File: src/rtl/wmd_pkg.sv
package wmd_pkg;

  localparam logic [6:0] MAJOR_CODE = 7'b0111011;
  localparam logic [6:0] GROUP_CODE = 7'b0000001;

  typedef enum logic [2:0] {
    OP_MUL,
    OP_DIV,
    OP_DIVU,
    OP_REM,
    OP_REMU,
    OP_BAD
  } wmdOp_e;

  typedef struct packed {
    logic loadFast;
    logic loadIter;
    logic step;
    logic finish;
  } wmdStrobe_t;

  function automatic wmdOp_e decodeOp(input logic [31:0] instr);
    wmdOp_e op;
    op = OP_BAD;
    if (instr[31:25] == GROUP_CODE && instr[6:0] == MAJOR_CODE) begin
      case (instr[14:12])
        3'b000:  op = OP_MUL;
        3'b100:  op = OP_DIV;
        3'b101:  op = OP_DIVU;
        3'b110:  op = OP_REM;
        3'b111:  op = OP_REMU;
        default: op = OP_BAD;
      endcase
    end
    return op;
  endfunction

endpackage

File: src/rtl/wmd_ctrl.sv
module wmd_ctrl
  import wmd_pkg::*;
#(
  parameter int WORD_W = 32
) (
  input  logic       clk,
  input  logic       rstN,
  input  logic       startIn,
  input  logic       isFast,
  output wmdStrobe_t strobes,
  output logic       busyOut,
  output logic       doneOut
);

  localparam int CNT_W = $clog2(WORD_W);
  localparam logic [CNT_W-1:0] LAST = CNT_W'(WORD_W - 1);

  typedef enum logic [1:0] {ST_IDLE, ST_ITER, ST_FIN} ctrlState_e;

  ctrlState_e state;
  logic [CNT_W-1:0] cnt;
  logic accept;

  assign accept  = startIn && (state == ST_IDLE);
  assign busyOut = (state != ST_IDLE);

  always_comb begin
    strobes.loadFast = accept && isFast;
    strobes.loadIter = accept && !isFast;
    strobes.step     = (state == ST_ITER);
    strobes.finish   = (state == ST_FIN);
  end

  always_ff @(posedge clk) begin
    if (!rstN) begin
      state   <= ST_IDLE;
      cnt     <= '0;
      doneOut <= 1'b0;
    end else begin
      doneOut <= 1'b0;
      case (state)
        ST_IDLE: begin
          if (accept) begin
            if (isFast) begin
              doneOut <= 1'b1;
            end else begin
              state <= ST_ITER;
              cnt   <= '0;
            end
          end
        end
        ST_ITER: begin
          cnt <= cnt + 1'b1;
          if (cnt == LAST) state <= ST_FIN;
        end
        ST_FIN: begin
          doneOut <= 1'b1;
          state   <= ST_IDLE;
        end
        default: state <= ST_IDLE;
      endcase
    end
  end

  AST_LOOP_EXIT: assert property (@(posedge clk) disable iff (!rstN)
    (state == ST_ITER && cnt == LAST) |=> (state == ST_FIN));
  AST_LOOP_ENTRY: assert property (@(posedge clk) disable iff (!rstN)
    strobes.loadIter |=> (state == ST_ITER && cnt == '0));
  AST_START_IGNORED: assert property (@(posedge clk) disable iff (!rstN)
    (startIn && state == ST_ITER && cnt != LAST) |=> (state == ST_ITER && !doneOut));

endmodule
--
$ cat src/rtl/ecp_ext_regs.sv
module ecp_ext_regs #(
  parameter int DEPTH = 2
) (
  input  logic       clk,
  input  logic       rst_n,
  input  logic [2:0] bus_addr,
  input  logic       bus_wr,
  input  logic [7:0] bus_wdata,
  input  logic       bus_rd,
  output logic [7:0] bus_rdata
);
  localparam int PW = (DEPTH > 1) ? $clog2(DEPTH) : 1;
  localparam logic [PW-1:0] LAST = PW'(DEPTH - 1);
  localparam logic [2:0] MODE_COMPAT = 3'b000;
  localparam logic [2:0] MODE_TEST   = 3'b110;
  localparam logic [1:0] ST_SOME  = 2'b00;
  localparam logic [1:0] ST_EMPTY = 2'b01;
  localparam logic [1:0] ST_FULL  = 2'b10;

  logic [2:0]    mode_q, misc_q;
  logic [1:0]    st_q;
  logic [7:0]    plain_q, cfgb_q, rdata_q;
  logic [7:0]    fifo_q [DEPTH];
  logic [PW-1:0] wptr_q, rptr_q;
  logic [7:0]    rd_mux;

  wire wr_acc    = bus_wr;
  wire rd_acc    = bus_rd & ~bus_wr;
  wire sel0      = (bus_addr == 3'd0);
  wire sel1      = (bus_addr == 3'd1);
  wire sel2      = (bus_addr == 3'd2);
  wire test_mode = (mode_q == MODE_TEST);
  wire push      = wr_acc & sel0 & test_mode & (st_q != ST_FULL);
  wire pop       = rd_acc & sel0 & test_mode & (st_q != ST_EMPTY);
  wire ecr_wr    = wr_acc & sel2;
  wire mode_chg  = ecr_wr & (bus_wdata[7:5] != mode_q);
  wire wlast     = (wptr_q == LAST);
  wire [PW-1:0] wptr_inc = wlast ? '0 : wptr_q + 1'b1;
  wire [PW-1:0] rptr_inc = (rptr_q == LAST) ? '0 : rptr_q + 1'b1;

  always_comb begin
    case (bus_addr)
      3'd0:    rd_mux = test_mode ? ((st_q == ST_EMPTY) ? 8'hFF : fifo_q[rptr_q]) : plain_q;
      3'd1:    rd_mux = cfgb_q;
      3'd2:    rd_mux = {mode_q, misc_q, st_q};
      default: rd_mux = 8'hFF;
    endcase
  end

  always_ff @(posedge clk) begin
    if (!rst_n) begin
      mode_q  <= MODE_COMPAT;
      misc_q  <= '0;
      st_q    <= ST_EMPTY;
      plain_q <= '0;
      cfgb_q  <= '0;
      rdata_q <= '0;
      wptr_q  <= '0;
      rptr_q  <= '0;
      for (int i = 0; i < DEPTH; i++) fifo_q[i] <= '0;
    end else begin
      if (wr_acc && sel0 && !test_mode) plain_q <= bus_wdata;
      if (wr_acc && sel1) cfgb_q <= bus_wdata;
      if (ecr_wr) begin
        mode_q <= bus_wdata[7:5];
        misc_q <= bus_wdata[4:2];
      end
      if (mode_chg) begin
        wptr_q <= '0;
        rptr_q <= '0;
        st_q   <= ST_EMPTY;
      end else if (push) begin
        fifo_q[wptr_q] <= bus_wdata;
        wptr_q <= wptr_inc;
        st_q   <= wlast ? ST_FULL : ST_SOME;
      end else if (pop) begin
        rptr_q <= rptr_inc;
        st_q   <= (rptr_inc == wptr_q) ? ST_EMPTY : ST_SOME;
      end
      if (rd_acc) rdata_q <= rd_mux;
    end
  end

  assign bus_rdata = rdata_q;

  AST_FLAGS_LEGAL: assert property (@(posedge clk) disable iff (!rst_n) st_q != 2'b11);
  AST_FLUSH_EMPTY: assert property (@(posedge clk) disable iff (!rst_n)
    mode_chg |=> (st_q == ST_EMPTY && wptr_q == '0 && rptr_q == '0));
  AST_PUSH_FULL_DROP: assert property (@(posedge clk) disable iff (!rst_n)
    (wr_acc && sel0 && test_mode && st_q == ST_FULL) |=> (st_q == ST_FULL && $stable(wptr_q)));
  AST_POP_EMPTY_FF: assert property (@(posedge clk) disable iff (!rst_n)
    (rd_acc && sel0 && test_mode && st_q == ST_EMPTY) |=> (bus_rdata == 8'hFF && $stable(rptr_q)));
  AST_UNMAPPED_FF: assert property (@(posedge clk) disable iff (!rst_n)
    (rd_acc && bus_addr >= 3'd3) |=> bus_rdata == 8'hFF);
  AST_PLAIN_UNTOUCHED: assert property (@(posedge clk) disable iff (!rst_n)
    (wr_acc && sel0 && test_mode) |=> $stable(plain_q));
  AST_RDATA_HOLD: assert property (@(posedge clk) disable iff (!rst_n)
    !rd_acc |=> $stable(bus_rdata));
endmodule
---
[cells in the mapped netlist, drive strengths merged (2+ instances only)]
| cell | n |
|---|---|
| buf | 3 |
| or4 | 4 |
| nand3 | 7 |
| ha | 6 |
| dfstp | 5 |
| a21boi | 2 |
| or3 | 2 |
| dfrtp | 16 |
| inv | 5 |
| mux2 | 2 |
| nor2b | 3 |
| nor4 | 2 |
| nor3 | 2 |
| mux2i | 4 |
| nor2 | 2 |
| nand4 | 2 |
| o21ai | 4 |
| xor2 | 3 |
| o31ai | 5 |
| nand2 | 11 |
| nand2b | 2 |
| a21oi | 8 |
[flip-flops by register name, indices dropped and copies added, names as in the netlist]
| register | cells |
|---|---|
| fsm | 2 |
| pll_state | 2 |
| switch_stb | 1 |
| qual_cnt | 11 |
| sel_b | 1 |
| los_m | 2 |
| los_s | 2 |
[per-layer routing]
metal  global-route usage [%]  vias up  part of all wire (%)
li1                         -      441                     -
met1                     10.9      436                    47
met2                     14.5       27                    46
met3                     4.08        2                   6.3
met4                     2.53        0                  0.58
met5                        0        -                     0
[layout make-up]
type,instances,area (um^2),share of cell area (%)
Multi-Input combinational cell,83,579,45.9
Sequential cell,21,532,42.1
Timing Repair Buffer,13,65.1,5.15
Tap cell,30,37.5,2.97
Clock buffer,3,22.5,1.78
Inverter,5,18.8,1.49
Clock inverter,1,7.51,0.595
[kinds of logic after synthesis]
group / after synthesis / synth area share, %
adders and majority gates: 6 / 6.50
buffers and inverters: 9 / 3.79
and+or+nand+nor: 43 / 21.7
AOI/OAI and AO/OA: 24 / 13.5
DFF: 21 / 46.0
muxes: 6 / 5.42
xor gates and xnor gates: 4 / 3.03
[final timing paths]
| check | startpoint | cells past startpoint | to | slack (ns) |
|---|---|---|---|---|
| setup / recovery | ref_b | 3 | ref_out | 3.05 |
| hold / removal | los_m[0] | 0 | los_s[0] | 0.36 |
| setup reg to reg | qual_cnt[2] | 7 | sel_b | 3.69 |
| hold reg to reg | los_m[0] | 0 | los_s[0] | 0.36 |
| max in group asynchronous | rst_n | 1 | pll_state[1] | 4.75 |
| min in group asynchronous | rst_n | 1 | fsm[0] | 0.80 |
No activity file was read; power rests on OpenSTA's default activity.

- [WHAT YOU WILL DO] In the material above, locate the line containing "[cells in the" and the line containing "pll_state[1] | 4.75 |". Transcribe exactly those two lines and every line between them, and nothing more.

- [TASK SOLUTION]
[cells in the mapped netlist, drive strengths merged (2+ instances only)]
| cell | n |
|---|---|
| buf | 3 |
| or4 | 4 |
| nand3 | 7 |
| ha | 6 |
| dfstp | 5 |
| a21boi | 2 |
| or3 | 2 |
| dfrtp | 16 |
| inv | 5 |
| mux2 | 2 |
| nor2b | 3 |
| nor4 | 2 |
| nor3 | 2 |
| mux2i | 4 |
| nor2 | 2 |
| nand4 | 2 |
| o21ai | 4 |
| xor2 | 3 |
| o31ai | 5 |
| nand2 | 11 |
| nand2b | 2 |
| a21oi | 8 |
[flip-flops by register name, indices dropped and copies added, names as in the netlist]
| register | cells |
|---|---|
| fsm | 2 |
| pll_state | 2 |
| switch_stb | 1 |
| qual_cnt | 11 |
| sel_b | 1 |
| los_m | 2 |
| los_s | 2 |
[per-layer routing]
metal  global-route usage [%]  vias up  part of all wire (%)
li1                         -      441                     -
met1                     10.9      436                    47
met2                     14.5       27                    46
met3                     4.08        2                   6.3
met4                     2.53        0                  0.58
met5                        0        -                     0
[layout make-up]
type,instances,area (um^2),share of cell area (%)
Multi-Input combinational cell,83,579,45.9
Sequential cell,21,532,42.1
Timing Repair Buffer,13,65.1,5.15
Tap cell,30,37.5,2.97
Clock buffer,3,22.5,1.78
Inverter,5,18.8,1.49
Clock inverter,1,7.51,0.595
[kinds of logic after synthesis]
group / after synthesis / synth area share, %
adders and majority gates: 6 / 6.50
buffers and inverters: 9 / 3.79
and+or+nand+nor: 43 / 21.7
AOI/OAI and AO/OA: 24 / 13.5
DFF: 21 / 46.0
muxes: 6 / 5.42
xor gates and xnor gates: 4 / 3.03
[final timing paths]
| check | startpoint | cells past startpoint | to | slack (ns) |
|---|---|---|---|---|
| setup / recovery | ref_b | 3 | ref_out | 3.05 |
| hold / removal | los_m[0] | 0 | los_s[0] | 0.36 |
| setup reg to reg | qual_cnt[2] | 7 | sel_b | 3.69 |
| hold reg to reg | los_m[0] | 0 | los_s[0] | 0.36 |
| max in group asynchronous | rst_n | 1 | pll_state[1] | 4.75 |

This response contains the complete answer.